EXERCISE PROMPT - Every entry below is to be copied exactly, with nothing left out.

SUPPLIED DATA -
+++

===== config.mk =====
export PLATFORM = sky130hd
export DESIGN_NAME = ram_arbiter_rr_flat
export DESIGN_NICKNAME = d
export VERILOG_FILES = /design/src/rtl/ram_arbiter_rr_if.sv /design/src/rtl/ram_arbiter_rr.sv /design/src/flat_wrapper.sv
export SDC_FILE = /design/constraint.sdc
export NUM_CORES = 1
export LEC_CHECK = 0
export ABC_AREA = 1
export BUFFER_PORTS_ARGS = -buffer_cell sky130_fd_sc_hd__buf_2
export CORE_AREA = 2 2 169 171
export CTS_CLUSTER_SIZE = 30
export DETAILED_ROUTE_END_ITERATION = 10
export DIE_AREA = 0 0 171 173
export SYNTH_ARGS = -nofsm -noshare
export SYNTH_HDL_FRONTEND = slang
export SYNTH_SLANG_ARGS = --single-unit

===== constraint.sdc =====
create_clock -name CLK -period 1.8 [get_ports CLK]
set_input_delay 0.36 -clock CLK [delete_from_list [all_inputs] [get_ports CLK]]
set_output_delay 0.36 -clock CLK [all_outputs]
set_load 0.01 [all_outputs]
File: config.mk
export PLATFORM = sky130hd
export DESIGN_NAME = ultrasonic_sequencer
export DESIGN_NICKNAME = d
export VERILOG_FILES = /design/src/rtl/ultra_pkg.sv /design/src/rtl/echo_sync.sv /design/src/rtl/ultrasonic_sequencer.sv
export SDC_FILE = /design/constraint.sdc
export NUM_CORES = 1
export LEC_CHECK = 0
export BUFFER_PORTS_ARGS = -buffer_cell sky130_fd_sc_hd__clkbuf_2
export CAP_MARGIN = 20
export CORE_MARGIN = 2
export CORE_UTILIZATION = 61
export DETAILED_ROUTE_END_ITERATION = 10
export MAX_ROUTING_LAYER = met4
export PLACE_DENSITY = 0.8
export SLEW_MARGIN = 20
export SYNTH_ARGS = -nofsm -noshare
export SYNTH_HDL_FRONTEND = slang
export SYNTH_HIERARCHICAL = 1
export SYNTH_SLANG_ARGS = --single-unit
File: constraint.sdc
create_clock -name clk -period 2.8 [get_ports clk]
set_input_delay 0 -clock clk [delete_from_list [all_inputs] [get_ports clk]]
set_output_delay 0 -clock clk [all_outputs]
set_load 0.1 [all_outputs]
File: src/rtl/ultra_pkg.sv
// Shared constants and state encoding for the ultrasonic ranging path.
// The distance/LED logic reuses the clock and per-centimetre scale.
package ultra_pkg;

    typedef enum logic [2:0] {
        IDLE,
        TRIG,
        WAIT_RISE,
        MEASURE,
        HOLDOFF
    } state_t;

    localparam int unsigned CLK_HZ             = 50_000_000;
    localparam int unsigned CYCLES_PER_CM      = 2950;
    localparam int unsigned DEF_TRIG_CYCLES    = 500;
    localparam int unsigned DEF_PERIOD_CYCLES  = 3_000_000;
    localparam int unsigned DEF_TIMEOUT_CYCLES = 1_250_000;
    localparam int unsigned DEF_CNT_W          = 22;

endpackage

File: src/rtl/echo_sync.sv
// Two-flop synchroniser for the raw echo pin, plus a registered previous
// value so that rising and falling edges are single-cycle qualifiers.
module echo_sync (
    input  logic clk,
    input  logic rst,
    input  logic echo,
    output logic echo_s,
    output logic echo_rise,
    output logic echo_fall
);

    logic [1:0] sync;
    logic       prev;

    always_ff @(posedge clk) begin
        if (rst) begin
            sync <= '0;
            prev <= 1'b0;
        end else begin
            sync <= {sync[0], echo};
            prev <= sync[1];
        end
    end

    assign echo_s    = sync[1];
    assign echo_rise = sync[1] & ~prev;
    assign echo_fall = ~sync[1] & prev;

endmodule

+++

FINAL ANSWER -
===== config.mk =====
export PLATFORM = sky130hd
export DESIGN_NAME = ram_arbiter_rr_flat
export DESIGN_NICKNAME = d
export VERILOG_FILES = /design/src/rtl/ram_arbiter_rr_if.sv /design/src/rtl/ram_arbiter_rr.sv /design/src/flat_wrapper.sv
export SDC_FILE = /design/constraint.sdc
export NUM_CORES = 1
export LEC_CHECK = 0
export ABC_AREA = 1
export BUFFER_PORTS_ARGS = -buffer_cell sky130_fd_sc_hd__buf_2
export CORE_AREA = 2 2 169 171
export CTS_CLUSTER_SIZE = 30
export DETAILED_ROUTE_END_ITERATION = 10
export DIE_AREA = 0 0 171 173
export SYNTH_ARGS = -nofsm -noshare
export SYNTH_HDL_FRONTEND = slang
export SYNTH_SLANG_ARGS = --single-unit

===== constraint.sdc =====
create_clock -name CLK -period 1.8 [get_ports CLK]
set_input_delay 0.36 -clock CLK [delete_from_list [all_inputs] [get_ports CLK]]
set_output_delay 0.36 -clock CLK [all_outputs]
set_load 0.01 [all_outputs]
File: config.mk
export PLATFORM = sky130hd
export DESIGN_NAME = ultrasonic_sequencer
export DESIGN_NICKNAME = d
export VERILOG_FILES = /design/src/rtl/ultra_pkg.sv /design/src/rtl/echo_sync.sv /design/src/rtl/ultrasonic_sequencer.sv
export SDC_FILE = /design/constraint.sdc
export NUM_CORES = 1
export LEC_CHECK = 0
export BUFFER_PORTS_ARGS = -buffer_cell sky130_fd_sc_hd__clkbuf_2
export CAP_MARGIN = 20
export CORE_MARGIN = 2
export CORE_UTILIZATION = 61
export DETAILED_ROUTE_END_ITERATION = 10
export MAX_ROUTING_LAYER = met4
export PLACE_DENSITY = 0.8
export SLEW_MARGIN = 20
export SYNTH_ARGS = -nofsm -noshare
export SYNTH_HDL_FRONTEND = slang
export SYNTH_HIERARCHICAL = 1
export SYNTH_SLANG_ARGS = --single-unit
File: constraint.sdc
create_clock -name clk -period 2.8 [get_ports clk]
set_input_delay 0 -clock clk [delete_from_list [all_inputs] [get_ports clk]]
set_output_delay 0 -clock clk [all_outputs]
set_load 0.1 [all_outputs]
File: src/rtl/ultra_pkg.sv
// Shared constants and state encoding for the ultrasonic ranging path.
// The distance/LED logic reuses the clock and per-centimetre scale.
package ultra_pkg;

    typedef enum logic [2:0] {
        IDLE,
        TRIG,
        WAIT_RISE,
        MEASURE,
        HOLDOFF
    } state_t;

    localparam int unsigned CLK_HZ             = 50_000_000;
    localparam int unsigned CYCLES_PER_CM      = 2950;
    localparam int unsigned DEF_TRIG_CYCLES    = 500;
    localparam int unsigned DEF_PERIOD_CYCLES  = 3_000_000;
    localparam int unsigned DEF_TIMEOUT_CYCLES = 1_250_000;
    localparam int unsigned DEF_CNT_W          = 22;

endpackage

File: src/rtl/echo_sync.sv
// Two-flop synchroniser for the raw echo pin, plus a registered previous
// value so that rising and falling edges are single-cycle qualifiers.
module echo_sync (
    input  logic clk,
    input  logic rst,
    input  logic echo,
    output logic echo_s,
    output logic echo_rise,
    output logic echo_fall
);

    logic [1:0] sync;
    logic       prev;

    always_ff @(posedge clk) begin
        if (rst) begin
            sync <= '0;
            prev <= 1'b0;
        end else begin
            sync <= {sync[0], echo};
            prev <= sync[1];
        end
    end

    assign echo_s    = sync[1];
    assign echo_rise = sync[1] & ~prev;
    assign echo_fall = ~sync[1] & prev;

endmodule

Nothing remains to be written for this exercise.